此時此刻,天空中白光耀眼,三四道閃電齊閃,照亮了周芷若身形,兩位高僧擡頭上望,見這身具古怪武功的人竟是個清淡薄瘦的少年,更是驚訝。兩條黑索纏著周芷若雙腕,便如兩條張牙舞爪的墨龍相似,急升而上。周芷若借著電光,一瞥間已看清三僧容貌。坐在東北角那僧臉色漆黑,有似生鐵,西北角那僧枯黃如槁木,正南方那僧自與張無忌鬥得難分軒輊,一張臉上卻是慘白如紙。三僧均是面頰深陷,瘦得全無肌肉,那黃臉僧人還眇了一目。

張無忌打鬥中聽身側呼的一聲,風勢甚強,偏眼去看,卻見周芷若給兩條黑索卷上了空,只嚇得心驚肉跳,體內九陽神功爆出,將纏住自己的那條長索震了開去,縱身一躍,竄上空中。那被他迫開的長索回了個轉,又緊追他身子而來。

周芷若見那兩根黑索猶如藤蔓裹上了雙臂,她想:給這索纏死了便是大禍。當即內力激出,動勁猛地一掙,兩條黑索給她甩開,後勁卻帶得她身子翻了個滾,直往一旁飛去。那兩條黑索在空中一繞,反朝沖上來的張無忌而去。

只聽轟隆幾聲猛響,幾個霹靂連續而至,這天地雷震之威,直是驚心動魄。周芷若只瞧見三條黑索直逼張無忌,不由叫道:“當心!”

眼見三根黑索先後卷上身來,張無忌驚惶之下,伸手左撥右帶,一卷一纏,借著三人勁力,已將三根黑索卷在一起,這一招卻是張三豐所傳的武當派太極心法,勁成渾圓,三根黑索上所帶的內勁立時被牽引得絞成了一團。

雨聲之下,但聽一個老僧喝問:“來者何方高人?”張無忌此時正與三索纏鬥,本就分身乏術,又心想自己眼下是潛行救人,若吐露出明教教主的身份,不知會否於探聽義父下落反而有害,思量之間,未曾接口。周芷若想自己亦是混入少林,心下也在躊躇,此時又聽一個老僧道:“江湖中俠者光明磊落,二位何必鬼鬼祟祟?今日不言,他朝難道就不朝相了麽?”

周芷若此時沒了束縛,在半空中翻了個箭鬥,左足在一株松樹的枝幹上一勾,身子已然定住,心知如此纏鬥下去定是不妥,而這老僧所言也不差,他日端陽佳節,自己身為一派之長,總還是要與少林派的幾位照面,與其眼下遮遮掩掩,不如落落大方承認,免得被人以為峨嵋派小家子氣。心念一動,於轟轟雷震中朗聲說道:“後學晚輩,峨嵋忝掌派務周芷若,拜見三位高僧。”說著左足站在松幹,右足淩空,躬身行禮。

電光雷雨之中,月色淒迷之下,只見松樹的枝幹隨著周芷若這一拜之勢,猶似波浪般上下起伏,她一身清瘦,卻能穩穩站住,身形飄逸如蕭蕭品竹,雖躬身行禮,但居高臨下,不落半點下風。三位高僧聞言齊齊一怔,忽然反手一抖,纏住張無忌的三索便即分開。

先前周芷若孤身受那兩擊,竟沒爆血而死,這是他三人一生之中從未遇到過的怪事,無不覺詭異。這下又聞她自報家門,卻是峨嵋派掌門,不由更是驚奇。他們卻不知周芷若以內腑熾灼之體,來化解方才那些招式,實已近乎竭盡全力,正借著松樹枝幹的高低起伏,暗自調勻丹田中已亂成一團的真氣。

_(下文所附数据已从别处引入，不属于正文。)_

$ cat config.mk
export PLATFORM = sky130hd
export DESIGN_NAME = toc_timer
export DESIGN_NICKNAME = d
export VERILOG_FILES = /design/src/toc_pkg.sv /design/src/toc_cmp_if.sv /design/src/toc_cmp_unit.sv /design/src/toc_timer.sv
export VERILOG_INCLUDE_DIRS = /design/src
export SDC_FILE = /design/constraint.sdc
export NUM_CORES = 1
export LEC_CHECK = 0
export ABC_CLOCK_PERIOD_IN_PS = 3080
export BUFFER_PORTS_ARGS = -buffer_cell sky130_fd_sc_hd__buf_2
export CORE_MARGIN = 10
export CORE_UTILIZATION = 40
export CTS_CLUSTER_SIZE = 30
export DETAILED_ROUTE_END_ITERATION = 16
export PLACE_DENSITY_LB_ADDON = 0.2
export SYNTH_ARGS = -nofsm -noshare
export SYNTH_HDL_FRONTEND = slang
export SYNTH_SLANG_ARGS = --single-unit
$ cat constraint.sdc
create_clock -name clk_i -period 3.08 [get_ports clk_i]
set_input_delay 0.308 -clock clk_i [delete_from_list [all_inputs] [get_ports clk_i]]
set_output_delay 0.308 -clock clk_i [all_outputs]
set_load 0.01 [all_outputs]
$ cat src/toc_map.svh
// Constants of the timer output compare block: mode codes, reset values, counter limits.
// Assumes inclusion by bare name from every file that needs a figure.
`ifndef TOC_MAP_SVH
`define TOC_MAP_SVH
// =====================================================================
// Waveform select codes
`define TOC_WGM_NORMAL 3'h0
`define TOC_WGM_PC_FF 3'h1
`define TOC_WGM_CTC 3'h2
`define TOC_WGM_FAST_FF 3'h3
`define TOC_WGM_PC_OCRA 3'h5
`define TOC_WGM_FAST_OCRA 3'h7
// =====================================================================
// Counter limits and reset values
`define TOC_BOTTOM 8'h00
`define TOC_MAX 8'hFF
`define TOC_CNT_RST 8'h00
`define TOC_CMP_RST 8'h00
`define TOC_WAVE_RST 1'b0
// =====================================================================
// Compare output action codes
`define TOC_COM_NONE 2'h0
`define TOC_COM_TOGGLE 2'h1
`define TOC_COM_CLEAR 2'h2
`define TOC_COM_SET 2'h3
`endif

$ cat src/toc_pkg.sv
// Types shared by the timer output compare block.
// Assumes toc_map.svh supplies every numeric figure.
package toc_pkg;
   typedef logic [7:0] toc_byte_t;
   typedef logic [1:0] toc_com_t;
   typedef enum logic [1:0] {TOC_KIND_NORMAL, TOC_KIND_CTC, TOC_KIND_FAST, TOC_KIND_PC} toc_kind_e;
   typedef enum logic {TOC_DIR_UP, TOC_DIR_DOWN} toc_dir_e;
endpackage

而張無忌適才所使武功,包括了九陽神功、乾坤大挪移、還有聖火令上所刻心法。三僧雖身懷絕技,但坐關數十年,世事皆由前來送餐食的小弟子告知,於他這幾門功夫便有所聞,卻一門也沒見過,只覺他內勁和少林九陽功似是一路,但雄渾精微之處,又遠較少林派神功為勝。

黃臉老僧一聲清嘯,說道:“峨嵋派掌門人是滅絕師太啊,怎麽是閣下?”

周芷若道:“先師早圓寂於大都萬安寺塔下。在下無能,日前暫掌本門之務,未得將先師遺風光大,心忝有愧。”

白臉僧人朝她上下打量,說道:“久聞峨嵋自創派祖師郭女俠以來,弟子皆以女為主,男弟子中極少有出類拔萃者,滅絕師太更是不傳男徒精妙武學,更遑論托以掌門重位,閣下……”

周芷若心知自己眼下一身男裝狼狽,這三個老僧起疑也是難免,當下用衣袖擦一把臉,借著大雨洗去偽裝的灰汙,露出本來面目,額心當中朱砂一點,映著月光雷電,奪人心目。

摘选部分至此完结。